▸ Exercise prompt
Note each line in the data holding the string "empty" and report it.
##### Records provided #####
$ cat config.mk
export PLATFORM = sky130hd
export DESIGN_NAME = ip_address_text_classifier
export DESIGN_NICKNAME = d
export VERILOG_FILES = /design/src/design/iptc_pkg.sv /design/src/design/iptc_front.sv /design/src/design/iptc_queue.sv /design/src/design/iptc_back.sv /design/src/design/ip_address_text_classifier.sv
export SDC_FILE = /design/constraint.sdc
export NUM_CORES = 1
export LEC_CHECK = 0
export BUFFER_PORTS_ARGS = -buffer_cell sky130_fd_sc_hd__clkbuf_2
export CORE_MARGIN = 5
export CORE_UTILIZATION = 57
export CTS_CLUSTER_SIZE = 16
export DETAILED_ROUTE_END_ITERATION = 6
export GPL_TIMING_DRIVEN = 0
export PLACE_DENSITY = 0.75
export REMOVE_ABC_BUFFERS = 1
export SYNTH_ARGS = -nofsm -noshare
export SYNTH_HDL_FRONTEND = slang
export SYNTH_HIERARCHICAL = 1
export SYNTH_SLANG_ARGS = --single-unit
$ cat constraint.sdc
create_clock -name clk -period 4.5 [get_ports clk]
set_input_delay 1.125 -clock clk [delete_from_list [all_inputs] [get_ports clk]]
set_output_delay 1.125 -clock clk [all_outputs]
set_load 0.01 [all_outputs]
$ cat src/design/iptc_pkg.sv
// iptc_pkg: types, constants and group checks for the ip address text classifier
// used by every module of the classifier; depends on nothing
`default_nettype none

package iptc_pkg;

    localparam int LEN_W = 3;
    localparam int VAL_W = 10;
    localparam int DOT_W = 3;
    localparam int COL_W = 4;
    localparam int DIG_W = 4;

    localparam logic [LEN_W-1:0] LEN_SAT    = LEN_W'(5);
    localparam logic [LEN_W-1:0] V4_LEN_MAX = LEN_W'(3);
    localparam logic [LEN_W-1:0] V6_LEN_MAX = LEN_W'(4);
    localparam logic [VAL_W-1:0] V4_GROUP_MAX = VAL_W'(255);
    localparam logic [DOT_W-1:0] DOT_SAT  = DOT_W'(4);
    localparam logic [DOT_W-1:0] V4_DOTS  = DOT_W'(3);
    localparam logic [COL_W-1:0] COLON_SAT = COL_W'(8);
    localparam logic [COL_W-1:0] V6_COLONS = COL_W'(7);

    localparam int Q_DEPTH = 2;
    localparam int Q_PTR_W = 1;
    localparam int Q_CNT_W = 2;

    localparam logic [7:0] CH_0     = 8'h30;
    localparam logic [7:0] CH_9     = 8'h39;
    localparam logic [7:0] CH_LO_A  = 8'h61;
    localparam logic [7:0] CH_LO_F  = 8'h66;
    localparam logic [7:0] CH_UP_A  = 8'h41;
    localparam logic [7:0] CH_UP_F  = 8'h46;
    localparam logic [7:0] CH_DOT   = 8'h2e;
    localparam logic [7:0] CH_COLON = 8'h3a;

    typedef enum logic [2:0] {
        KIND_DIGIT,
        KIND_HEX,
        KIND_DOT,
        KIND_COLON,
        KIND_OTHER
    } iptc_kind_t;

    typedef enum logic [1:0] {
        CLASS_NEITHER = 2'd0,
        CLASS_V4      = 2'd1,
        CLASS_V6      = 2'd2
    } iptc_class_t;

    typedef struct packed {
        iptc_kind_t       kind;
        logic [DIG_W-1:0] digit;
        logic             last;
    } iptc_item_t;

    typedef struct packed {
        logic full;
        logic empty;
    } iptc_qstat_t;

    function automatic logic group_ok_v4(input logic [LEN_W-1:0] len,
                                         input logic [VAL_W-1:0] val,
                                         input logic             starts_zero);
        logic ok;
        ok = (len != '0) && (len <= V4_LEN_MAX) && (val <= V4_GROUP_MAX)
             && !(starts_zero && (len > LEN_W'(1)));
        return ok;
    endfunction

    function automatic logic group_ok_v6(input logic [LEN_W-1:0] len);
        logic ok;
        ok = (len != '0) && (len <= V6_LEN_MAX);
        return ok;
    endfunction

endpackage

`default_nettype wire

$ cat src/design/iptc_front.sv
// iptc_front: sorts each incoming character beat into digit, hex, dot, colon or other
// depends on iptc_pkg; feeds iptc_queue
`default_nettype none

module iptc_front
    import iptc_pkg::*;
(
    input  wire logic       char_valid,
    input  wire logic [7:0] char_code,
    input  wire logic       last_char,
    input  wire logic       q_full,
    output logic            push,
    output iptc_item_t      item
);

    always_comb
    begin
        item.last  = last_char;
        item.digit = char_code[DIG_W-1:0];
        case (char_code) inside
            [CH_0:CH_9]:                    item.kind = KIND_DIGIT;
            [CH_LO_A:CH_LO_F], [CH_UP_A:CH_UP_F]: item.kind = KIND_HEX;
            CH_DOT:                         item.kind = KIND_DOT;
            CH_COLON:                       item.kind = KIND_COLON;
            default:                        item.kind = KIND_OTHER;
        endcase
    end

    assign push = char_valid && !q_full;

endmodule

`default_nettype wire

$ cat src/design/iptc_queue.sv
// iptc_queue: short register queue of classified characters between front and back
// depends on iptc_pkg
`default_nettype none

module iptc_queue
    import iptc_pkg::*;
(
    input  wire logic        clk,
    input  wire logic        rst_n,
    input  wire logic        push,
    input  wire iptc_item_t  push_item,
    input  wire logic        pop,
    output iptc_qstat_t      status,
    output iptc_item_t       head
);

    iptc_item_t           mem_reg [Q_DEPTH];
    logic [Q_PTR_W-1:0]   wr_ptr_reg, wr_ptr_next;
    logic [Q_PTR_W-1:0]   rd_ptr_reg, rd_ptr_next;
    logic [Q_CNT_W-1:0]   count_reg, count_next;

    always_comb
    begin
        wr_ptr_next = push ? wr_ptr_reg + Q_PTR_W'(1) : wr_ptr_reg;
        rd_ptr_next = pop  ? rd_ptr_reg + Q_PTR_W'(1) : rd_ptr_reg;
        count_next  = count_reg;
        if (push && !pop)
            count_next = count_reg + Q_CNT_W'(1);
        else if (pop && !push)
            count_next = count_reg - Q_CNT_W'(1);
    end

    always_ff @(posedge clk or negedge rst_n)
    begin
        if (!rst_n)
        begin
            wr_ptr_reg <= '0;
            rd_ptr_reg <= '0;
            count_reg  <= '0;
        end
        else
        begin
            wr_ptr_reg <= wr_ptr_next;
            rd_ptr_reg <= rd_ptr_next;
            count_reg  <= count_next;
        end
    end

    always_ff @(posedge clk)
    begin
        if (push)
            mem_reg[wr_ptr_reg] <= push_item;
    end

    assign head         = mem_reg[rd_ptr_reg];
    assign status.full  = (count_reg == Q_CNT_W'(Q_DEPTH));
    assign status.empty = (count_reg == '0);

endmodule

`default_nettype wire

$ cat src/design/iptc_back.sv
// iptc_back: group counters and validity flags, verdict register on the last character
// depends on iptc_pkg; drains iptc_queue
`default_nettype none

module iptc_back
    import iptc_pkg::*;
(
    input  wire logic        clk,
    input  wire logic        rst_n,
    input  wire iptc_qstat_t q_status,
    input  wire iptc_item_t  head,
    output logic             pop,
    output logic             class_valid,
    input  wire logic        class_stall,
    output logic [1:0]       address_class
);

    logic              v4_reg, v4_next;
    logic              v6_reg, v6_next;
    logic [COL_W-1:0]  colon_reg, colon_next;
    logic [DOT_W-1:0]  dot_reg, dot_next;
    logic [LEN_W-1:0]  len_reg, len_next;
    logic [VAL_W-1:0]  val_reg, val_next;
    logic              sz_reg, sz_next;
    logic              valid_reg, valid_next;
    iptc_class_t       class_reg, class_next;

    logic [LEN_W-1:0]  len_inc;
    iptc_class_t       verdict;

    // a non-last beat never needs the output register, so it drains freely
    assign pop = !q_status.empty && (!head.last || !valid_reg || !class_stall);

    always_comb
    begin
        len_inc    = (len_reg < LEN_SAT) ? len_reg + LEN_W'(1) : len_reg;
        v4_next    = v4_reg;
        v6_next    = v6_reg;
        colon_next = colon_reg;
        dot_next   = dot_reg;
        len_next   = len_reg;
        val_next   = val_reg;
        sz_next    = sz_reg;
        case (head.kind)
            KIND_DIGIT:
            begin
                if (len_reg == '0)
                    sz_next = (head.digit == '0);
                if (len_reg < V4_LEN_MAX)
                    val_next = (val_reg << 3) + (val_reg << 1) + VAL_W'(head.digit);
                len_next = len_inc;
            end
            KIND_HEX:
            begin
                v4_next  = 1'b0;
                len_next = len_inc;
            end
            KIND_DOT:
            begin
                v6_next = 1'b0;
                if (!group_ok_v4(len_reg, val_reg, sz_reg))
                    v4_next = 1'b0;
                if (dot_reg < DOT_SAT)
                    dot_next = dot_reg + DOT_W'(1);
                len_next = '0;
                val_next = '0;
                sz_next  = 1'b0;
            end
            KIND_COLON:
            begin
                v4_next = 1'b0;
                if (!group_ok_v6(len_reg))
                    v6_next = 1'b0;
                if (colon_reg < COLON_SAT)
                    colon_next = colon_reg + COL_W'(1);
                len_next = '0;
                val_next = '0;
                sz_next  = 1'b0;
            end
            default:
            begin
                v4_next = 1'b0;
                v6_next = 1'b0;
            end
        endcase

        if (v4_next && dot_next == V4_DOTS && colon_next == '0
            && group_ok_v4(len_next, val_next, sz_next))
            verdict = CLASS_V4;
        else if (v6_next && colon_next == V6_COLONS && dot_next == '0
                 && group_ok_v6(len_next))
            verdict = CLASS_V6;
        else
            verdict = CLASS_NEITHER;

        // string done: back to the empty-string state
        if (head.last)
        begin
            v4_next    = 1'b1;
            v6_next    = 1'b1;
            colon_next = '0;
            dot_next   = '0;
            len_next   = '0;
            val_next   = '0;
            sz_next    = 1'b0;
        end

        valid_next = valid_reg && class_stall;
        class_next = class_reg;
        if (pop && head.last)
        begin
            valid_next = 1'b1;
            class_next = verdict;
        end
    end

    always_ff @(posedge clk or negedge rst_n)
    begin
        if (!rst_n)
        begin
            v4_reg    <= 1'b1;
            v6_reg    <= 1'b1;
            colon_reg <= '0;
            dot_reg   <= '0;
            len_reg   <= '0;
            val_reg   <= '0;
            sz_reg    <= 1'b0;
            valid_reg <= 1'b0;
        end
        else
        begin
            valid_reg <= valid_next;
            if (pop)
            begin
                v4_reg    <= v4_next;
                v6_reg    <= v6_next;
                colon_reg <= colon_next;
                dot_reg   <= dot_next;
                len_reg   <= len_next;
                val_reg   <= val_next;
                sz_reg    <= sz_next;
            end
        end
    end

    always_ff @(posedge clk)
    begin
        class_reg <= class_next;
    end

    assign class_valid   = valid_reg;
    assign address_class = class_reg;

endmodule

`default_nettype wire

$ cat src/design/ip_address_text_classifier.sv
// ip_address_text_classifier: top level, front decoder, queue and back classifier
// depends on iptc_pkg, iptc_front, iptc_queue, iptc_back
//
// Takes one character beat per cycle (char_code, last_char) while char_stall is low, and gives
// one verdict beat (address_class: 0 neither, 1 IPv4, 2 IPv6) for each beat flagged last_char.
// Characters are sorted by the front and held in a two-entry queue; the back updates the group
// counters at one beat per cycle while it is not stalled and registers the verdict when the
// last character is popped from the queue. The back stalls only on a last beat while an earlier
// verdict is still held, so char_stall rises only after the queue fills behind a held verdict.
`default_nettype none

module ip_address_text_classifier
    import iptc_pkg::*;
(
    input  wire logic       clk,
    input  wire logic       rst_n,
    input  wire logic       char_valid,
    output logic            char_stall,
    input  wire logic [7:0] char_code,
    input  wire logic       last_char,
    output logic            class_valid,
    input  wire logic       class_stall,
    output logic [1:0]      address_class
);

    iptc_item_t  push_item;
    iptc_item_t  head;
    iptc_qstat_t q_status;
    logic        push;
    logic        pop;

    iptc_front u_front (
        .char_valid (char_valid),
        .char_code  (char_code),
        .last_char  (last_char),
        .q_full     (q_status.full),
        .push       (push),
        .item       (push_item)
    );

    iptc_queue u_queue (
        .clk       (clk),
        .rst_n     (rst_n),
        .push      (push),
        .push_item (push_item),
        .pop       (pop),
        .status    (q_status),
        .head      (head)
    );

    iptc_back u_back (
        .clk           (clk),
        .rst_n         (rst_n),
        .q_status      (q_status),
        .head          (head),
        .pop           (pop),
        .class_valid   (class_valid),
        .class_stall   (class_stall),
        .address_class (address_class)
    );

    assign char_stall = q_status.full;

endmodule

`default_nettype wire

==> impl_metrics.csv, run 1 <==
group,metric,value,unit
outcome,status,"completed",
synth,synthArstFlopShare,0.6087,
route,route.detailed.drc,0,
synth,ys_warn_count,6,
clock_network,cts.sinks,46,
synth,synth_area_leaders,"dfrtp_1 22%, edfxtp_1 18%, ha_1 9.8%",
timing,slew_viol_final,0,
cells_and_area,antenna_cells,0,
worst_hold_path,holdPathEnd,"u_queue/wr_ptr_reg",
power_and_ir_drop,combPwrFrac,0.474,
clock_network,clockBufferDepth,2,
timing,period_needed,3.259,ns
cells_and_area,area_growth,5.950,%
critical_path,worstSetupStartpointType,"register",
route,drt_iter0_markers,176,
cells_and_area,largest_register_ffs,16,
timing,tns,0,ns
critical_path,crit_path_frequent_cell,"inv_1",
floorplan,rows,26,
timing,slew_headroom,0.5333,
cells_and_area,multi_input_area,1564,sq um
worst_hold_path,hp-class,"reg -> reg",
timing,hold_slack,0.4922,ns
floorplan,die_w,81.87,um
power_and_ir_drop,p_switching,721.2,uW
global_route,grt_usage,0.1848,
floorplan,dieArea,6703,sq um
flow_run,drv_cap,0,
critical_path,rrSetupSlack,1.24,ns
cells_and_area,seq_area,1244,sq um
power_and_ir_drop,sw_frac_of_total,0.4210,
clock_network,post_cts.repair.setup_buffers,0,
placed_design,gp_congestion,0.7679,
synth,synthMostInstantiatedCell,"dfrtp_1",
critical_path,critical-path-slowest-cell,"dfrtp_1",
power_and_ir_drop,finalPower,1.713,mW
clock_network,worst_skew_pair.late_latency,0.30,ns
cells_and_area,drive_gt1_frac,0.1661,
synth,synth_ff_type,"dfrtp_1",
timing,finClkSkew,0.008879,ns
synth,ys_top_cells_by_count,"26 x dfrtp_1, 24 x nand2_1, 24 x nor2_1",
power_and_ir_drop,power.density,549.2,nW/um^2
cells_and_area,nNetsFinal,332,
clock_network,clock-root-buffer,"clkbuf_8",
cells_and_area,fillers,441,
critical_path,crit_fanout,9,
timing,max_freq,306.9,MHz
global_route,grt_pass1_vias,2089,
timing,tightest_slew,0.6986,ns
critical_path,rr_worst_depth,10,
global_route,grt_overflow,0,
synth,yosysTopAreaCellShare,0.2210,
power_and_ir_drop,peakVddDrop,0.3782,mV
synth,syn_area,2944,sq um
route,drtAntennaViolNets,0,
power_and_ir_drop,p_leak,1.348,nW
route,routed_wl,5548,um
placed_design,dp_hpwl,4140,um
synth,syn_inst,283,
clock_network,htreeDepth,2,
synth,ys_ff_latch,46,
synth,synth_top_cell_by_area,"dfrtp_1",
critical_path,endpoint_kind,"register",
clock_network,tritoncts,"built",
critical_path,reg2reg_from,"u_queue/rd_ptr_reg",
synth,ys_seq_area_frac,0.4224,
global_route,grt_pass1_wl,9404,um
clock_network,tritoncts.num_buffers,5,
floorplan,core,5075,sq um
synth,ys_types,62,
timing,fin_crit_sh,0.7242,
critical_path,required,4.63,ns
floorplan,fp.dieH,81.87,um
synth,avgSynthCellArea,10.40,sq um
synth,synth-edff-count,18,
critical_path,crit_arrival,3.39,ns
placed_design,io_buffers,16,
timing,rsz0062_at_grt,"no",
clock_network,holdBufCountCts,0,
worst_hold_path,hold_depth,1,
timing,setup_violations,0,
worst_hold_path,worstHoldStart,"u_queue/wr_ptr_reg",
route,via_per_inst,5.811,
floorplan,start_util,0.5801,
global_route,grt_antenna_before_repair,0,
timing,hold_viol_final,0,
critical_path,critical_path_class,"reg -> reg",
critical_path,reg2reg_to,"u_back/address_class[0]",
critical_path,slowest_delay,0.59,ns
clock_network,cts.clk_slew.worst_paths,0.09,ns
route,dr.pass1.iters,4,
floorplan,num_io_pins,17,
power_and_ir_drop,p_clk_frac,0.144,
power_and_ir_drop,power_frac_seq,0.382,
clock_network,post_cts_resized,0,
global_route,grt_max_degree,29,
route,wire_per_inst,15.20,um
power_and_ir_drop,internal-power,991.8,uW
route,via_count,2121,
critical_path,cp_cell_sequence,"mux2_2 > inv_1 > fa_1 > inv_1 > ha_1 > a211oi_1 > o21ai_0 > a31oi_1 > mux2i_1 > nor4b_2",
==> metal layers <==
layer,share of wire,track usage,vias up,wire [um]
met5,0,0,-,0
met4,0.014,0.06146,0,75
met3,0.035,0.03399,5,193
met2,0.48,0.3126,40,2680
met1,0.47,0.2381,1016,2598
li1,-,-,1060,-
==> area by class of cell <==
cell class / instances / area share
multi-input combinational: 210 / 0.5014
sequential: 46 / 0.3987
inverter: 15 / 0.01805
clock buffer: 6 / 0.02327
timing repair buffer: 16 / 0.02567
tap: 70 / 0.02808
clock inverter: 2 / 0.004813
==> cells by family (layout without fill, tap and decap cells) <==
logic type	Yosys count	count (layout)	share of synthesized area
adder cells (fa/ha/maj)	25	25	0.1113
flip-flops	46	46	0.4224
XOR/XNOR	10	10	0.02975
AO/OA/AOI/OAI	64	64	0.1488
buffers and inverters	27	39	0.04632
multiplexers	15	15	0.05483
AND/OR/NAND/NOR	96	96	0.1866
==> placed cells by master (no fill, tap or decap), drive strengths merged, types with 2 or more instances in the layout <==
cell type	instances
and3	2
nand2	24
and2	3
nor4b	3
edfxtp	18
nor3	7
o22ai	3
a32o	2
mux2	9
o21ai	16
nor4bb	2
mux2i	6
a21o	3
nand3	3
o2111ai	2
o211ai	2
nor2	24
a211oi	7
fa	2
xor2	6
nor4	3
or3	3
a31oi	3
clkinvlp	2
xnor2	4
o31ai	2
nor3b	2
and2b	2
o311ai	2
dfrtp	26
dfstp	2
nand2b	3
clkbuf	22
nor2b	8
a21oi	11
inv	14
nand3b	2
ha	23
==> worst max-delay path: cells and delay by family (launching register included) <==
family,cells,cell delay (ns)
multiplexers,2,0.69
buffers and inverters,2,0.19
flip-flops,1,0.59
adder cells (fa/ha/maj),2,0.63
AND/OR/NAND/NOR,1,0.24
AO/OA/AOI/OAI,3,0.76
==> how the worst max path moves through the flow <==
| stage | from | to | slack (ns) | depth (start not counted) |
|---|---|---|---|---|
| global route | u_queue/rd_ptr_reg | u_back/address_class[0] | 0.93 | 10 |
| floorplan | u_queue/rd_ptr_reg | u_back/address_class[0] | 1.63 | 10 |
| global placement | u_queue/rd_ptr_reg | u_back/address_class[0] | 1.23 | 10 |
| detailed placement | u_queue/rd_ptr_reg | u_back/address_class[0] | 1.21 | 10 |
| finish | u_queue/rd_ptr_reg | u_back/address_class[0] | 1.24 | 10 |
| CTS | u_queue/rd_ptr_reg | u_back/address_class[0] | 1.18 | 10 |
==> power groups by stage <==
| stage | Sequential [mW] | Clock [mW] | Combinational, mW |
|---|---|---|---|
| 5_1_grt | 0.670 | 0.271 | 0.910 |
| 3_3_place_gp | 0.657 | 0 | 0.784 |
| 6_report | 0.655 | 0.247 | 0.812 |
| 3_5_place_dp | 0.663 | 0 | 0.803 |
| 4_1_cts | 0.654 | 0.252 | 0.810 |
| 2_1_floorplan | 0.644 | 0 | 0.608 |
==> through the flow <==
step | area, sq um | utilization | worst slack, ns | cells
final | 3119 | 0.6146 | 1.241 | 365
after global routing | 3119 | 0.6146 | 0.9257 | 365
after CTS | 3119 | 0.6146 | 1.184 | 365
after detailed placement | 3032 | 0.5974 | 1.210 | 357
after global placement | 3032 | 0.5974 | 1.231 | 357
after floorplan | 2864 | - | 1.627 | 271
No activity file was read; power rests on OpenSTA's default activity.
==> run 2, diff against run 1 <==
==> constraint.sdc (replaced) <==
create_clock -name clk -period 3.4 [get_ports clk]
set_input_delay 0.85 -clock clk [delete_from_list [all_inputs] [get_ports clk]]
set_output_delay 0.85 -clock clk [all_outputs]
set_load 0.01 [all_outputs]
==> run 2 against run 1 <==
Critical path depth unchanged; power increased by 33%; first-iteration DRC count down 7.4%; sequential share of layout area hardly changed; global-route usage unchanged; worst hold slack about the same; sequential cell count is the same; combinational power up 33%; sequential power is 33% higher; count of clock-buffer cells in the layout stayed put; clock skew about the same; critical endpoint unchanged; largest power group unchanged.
#####
▸ Expected answer
        logic empty;
    assign status.empty = (count_reg == '0);
    assign pop = !q_status.empty && (!head.last || !valid_reg || !class_stall);
        // string done: back to the empty-string state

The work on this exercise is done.